= Maria Christina Chatziioannou =

Maria Christina Chatziioannou is director of Neohellenic research at the Institute of Historical Research of the National Hellenic Research Foundation. She is a specialist in the social and economic history of Greece, diaspora studies, and the history of trade.

Chatziioannou is a graduate of the National and Kapodistrian University of Athens and the Sapienza University of Rome.
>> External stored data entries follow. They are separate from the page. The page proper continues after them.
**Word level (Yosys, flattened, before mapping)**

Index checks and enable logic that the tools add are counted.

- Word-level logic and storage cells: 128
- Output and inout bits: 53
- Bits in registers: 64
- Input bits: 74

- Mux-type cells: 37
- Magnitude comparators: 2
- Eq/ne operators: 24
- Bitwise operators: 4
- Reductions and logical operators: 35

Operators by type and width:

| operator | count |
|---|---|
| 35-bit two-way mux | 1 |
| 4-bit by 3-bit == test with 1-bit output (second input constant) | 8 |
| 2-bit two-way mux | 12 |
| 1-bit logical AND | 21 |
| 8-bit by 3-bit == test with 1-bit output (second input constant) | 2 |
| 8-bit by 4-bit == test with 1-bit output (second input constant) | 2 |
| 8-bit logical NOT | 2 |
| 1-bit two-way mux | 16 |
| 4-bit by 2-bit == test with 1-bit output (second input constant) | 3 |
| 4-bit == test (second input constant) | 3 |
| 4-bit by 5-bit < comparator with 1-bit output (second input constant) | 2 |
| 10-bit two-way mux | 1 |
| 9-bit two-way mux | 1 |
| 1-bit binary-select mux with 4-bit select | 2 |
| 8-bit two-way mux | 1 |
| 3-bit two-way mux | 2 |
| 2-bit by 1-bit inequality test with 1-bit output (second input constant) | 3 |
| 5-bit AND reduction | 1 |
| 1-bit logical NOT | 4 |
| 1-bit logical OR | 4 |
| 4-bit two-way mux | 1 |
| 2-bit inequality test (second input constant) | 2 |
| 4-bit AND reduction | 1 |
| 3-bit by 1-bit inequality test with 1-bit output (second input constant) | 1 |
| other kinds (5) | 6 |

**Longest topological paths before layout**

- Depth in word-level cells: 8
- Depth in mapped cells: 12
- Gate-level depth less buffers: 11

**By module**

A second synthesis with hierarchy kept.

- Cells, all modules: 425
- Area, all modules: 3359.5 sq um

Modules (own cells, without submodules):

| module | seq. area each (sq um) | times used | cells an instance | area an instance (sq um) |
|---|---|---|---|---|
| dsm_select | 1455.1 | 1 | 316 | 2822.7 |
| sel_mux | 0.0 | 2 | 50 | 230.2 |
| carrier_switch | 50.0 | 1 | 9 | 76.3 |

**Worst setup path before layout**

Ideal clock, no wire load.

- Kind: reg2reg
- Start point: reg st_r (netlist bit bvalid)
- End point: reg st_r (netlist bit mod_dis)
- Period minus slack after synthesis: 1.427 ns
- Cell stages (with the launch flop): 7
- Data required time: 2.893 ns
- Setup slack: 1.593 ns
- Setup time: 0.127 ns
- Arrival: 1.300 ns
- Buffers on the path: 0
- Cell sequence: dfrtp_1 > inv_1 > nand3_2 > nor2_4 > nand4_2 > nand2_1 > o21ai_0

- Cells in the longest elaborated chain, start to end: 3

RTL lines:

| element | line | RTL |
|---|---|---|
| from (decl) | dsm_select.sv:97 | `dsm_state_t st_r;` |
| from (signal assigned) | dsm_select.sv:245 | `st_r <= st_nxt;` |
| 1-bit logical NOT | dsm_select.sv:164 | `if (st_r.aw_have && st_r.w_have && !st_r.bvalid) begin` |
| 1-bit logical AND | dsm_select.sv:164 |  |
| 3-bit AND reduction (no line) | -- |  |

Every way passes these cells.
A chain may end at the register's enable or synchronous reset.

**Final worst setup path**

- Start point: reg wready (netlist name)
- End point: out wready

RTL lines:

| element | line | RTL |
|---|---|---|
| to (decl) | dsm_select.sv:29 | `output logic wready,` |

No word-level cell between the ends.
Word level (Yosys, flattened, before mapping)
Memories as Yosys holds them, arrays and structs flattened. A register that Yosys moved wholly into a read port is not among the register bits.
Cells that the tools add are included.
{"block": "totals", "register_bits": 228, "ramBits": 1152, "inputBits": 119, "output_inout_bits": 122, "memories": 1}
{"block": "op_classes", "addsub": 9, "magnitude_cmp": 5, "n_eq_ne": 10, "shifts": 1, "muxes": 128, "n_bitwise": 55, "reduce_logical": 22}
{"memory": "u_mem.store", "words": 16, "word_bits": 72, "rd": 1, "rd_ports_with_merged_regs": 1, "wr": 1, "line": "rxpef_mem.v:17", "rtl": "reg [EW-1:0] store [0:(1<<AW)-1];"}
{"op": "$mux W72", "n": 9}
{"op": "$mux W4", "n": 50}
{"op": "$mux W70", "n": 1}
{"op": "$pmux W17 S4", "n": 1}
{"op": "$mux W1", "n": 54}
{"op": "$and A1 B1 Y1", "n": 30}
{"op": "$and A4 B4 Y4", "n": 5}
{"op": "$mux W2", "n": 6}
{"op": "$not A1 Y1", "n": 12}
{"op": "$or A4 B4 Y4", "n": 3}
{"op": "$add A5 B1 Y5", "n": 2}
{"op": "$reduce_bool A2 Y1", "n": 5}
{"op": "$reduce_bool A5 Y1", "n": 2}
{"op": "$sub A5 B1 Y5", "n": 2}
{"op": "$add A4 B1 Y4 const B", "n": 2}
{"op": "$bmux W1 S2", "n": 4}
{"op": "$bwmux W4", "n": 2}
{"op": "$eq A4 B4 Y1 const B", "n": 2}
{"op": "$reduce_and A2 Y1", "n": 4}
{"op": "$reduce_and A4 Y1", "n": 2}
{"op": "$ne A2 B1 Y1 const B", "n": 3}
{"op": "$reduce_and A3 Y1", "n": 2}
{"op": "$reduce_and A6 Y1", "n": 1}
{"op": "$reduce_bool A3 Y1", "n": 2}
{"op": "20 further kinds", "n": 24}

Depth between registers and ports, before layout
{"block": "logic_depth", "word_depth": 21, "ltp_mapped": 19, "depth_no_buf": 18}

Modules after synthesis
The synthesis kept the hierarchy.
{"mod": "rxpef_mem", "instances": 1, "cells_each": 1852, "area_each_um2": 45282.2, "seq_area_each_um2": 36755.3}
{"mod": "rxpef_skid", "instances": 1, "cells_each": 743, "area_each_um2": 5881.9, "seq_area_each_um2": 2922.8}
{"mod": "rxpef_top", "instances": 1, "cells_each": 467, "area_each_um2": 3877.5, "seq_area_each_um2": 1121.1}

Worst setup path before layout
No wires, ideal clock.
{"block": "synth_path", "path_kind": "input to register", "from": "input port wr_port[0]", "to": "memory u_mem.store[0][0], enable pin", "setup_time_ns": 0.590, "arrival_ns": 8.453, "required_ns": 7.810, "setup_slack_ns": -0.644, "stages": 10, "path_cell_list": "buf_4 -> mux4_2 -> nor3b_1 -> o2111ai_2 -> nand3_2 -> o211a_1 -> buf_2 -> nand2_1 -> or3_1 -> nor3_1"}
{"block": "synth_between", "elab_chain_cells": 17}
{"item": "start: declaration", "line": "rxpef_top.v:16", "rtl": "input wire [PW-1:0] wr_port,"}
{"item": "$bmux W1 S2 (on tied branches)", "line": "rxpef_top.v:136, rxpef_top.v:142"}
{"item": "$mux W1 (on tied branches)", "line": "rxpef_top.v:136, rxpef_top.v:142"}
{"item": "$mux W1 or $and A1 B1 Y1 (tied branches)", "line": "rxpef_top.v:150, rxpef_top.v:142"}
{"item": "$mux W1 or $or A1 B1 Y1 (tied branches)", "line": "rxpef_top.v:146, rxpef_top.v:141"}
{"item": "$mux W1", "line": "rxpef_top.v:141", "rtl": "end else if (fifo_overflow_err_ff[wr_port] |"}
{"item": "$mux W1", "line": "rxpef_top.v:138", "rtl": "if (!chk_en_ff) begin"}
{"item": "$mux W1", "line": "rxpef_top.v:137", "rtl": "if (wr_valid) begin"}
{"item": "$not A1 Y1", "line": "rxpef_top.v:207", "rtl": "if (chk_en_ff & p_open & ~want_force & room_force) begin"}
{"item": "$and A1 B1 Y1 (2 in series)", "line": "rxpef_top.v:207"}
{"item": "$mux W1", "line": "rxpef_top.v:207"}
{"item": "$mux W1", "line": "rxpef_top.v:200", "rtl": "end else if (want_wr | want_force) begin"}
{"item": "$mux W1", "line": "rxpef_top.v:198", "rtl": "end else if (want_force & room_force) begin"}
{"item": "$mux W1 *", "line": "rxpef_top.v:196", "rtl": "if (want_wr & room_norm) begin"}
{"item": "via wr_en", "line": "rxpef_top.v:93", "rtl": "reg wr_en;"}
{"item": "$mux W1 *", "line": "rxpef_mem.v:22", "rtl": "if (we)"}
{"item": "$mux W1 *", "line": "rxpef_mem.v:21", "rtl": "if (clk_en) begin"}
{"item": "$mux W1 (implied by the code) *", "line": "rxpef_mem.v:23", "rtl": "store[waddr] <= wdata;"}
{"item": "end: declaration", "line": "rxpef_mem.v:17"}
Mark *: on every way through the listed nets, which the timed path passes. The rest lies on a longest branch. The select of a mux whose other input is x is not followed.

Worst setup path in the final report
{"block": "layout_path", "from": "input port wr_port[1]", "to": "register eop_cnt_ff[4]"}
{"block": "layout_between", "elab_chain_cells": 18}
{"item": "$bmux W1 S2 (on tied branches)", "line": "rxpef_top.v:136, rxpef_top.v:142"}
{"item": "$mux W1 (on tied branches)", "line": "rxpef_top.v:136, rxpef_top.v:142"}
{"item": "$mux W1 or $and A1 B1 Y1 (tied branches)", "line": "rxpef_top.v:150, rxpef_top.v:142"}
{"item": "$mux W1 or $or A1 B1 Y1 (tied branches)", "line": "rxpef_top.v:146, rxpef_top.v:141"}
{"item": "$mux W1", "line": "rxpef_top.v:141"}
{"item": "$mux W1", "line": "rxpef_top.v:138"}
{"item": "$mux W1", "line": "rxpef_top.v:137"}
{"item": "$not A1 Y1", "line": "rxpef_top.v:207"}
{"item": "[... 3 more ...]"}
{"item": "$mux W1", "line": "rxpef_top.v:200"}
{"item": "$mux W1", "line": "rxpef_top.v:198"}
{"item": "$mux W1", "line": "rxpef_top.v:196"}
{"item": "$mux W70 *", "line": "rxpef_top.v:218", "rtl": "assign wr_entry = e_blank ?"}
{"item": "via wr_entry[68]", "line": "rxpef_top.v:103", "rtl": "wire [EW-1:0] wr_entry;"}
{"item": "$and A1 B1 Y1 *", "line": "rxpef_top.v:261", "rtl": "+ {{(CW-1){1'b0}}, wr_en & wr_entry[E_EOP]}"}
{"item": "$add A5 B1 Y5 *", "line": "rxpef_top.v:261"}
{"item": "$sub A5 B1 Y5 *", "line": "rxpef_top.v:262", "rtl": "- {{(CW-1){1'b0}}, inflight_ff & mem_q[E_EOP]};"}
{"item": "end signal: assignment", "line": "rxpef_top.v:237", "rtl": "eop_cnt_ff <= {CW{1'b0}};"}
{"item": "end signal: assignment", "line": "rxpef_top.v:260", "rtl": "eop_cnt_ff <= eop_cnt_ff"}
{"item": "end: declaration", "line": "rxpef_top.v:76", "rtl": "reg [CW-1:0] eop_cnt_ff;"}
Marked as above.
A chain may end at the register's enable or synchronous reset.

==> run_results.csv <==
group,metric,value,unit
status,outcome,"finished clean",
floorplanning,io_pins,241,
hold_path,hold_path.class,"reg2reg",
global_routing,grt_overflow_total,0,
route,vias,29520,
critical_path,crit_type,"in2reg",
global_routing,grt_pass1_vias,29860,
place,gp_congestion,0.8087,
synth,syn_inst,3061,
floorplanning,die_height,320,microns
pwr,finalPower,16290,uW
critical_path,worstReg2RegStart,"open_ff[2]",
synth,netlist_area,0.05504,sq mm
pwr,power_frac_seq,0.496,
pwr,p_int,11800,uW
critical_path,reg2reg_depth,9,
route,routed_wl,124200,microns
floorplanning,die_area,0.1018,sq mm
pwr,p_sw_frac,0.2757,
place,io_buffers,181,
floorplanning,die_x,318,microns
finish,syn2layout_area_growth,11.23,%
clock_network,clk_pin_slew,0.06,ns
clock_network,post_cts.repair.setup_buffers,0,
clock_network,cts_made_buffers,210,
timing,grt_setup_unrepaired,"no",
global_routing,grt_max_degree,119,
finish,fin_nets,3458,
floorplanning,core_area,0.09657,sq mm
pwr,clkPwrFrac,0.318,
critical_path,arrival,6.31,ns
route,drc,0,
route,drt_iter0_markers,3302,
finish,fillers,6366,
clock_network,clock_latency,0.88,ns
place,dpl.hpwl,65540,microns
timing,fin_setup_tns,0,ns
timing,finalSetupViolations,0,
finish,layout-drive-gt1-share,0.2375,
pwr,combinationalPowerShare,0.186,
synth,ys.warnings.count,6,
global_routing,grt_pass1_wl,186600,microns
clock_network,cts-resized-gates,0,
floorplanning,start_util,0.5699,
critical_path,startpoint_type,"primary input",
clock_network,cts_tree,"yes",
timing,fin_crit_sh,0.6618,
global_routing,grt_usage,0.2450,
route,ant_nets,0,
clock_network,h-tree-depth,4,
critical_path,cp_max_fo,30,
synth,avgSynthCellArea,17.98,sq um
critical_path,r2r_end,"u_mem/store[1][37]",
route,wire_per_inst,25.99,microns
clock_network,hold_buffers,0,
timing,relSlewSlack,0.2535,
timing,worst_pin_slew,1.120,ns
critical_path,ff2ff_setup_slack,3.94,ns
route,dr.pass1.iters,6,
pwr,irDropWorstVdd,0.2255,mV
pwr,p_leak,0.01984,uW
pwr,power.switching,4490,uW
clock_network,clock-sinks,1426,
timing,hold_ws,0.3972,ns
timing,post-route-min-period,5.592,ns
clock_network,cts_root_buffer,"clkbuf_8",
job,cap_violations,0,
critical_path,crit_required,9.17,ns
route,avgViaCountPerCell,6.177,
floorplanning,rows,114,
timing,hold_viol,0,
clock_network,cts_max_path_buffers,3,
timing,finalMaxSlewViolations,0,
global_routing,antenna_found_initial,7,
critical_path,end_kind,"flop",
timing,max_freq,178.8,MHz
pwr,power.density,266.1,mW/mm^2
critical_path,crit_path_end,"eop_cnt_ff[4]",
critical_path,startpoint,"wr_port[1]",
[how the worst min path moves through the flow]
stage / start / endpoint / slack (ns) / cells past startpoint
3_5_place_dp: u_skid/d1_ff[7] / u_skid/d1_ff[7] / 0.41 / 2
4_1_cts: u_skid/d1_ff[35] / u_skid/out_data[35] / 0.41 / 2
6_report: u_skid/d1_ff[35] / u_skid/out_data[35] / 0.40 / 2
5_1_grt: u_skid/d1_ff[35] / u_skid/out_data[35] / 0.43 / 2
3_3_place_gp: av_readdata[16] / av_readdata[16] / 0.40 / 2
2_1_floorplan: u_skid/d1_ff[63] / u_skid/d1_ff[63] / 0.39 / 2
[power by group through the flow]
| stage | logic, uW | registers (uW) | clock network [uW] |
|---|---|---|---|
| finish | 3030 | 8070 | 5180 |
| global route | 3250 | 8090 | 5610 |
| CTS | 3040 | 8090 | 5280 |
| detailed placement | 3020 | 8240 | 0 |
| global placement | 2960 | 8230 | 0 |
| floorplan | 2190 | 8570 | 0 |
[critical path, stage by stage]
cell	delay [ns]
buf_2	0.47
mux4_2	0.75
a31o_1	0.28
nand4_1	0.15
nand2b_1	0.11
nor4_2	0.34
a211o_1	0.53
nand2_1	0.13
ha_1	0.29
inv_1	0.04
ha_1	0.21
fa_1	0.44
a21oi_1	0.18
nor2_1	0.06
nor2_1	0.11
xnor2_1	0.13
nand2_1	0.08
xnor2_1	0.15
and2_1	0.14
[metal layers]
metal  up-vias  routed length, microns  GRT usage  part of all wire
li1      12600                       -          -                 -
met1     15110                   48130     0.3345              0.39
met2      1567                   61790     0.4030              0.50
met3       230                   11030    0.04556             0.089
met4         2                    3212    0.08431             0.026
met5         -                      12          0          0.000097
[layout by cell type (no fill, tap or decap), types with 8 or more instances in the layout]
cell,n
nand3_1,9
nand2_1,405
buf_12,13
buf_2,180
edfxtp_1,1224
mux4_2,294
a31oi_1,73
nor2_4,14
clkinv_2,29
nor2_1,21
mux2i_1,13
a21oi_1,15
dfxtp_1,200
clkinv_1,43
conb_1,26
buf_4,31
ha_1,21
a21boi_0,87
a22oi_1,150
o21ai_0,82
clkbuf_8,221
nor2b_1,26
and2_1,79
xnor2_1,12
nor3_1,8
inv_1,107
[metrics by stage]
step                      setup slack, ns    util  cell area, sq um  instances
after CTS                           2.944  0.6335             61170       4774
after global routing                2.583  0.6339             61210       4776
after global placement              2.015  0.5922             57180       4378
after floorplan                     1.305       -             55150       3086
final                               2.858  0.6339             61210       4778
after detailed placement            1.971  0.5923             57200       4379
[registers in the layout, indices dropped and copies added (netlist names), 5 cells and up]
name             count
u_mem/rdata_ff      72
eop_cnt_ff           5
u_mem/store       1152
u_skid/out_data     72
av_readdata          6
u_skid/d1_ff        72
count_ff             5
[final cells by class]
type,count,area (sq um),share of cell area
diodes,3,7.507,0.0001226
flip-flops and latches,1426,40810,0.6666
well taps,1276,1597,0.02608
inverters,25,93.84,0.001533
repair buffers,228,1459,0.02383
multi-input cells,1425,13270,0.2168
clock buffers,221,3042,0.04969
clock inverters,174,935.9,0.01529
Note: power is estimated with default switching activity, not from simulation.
Chatziioannou has taught at the National and Kapodistrian University of Athens and the University of Crete. She has been a visiting professor at the Ecole des Hautes Etudes en Sciences Sociales, C.R.H., Paris.

==Selected publications==
- The Original Debt: The Loans of Greek National Independence. Athens: Gutenberg, 2013. [in Greek] (Issues of Economic History series)
- "The story of the Ralli dynasty reconstructed" in Katerina Dede, Dimitris Dimitropoulos (eds), Through the eyes of others. Perceptions of people who have marked three centuries (18th-20th), Athens, (INR/NHRF), 2012, pp. 149–172. [in Greek]
- "Networking and Spatial Allocation around the Mediterranean, Seventeenth-Nineteenth Centuries". Special issue of The Historical Review / La Revue Historique, 7 (2012), Athens: INR/NHRF.
- "Diaspora–Networks– Enlightenment", Tetradia Ergasias 28, Athens: INR/NHRF, 2005. [in Greek] (Edited with Maria A. Stasinopoulou)
- Family strategy and commercial competition. The Geroussi merchant house in the 19th century. Athens: Cultural Foundation of National Bank of Greece, 2003.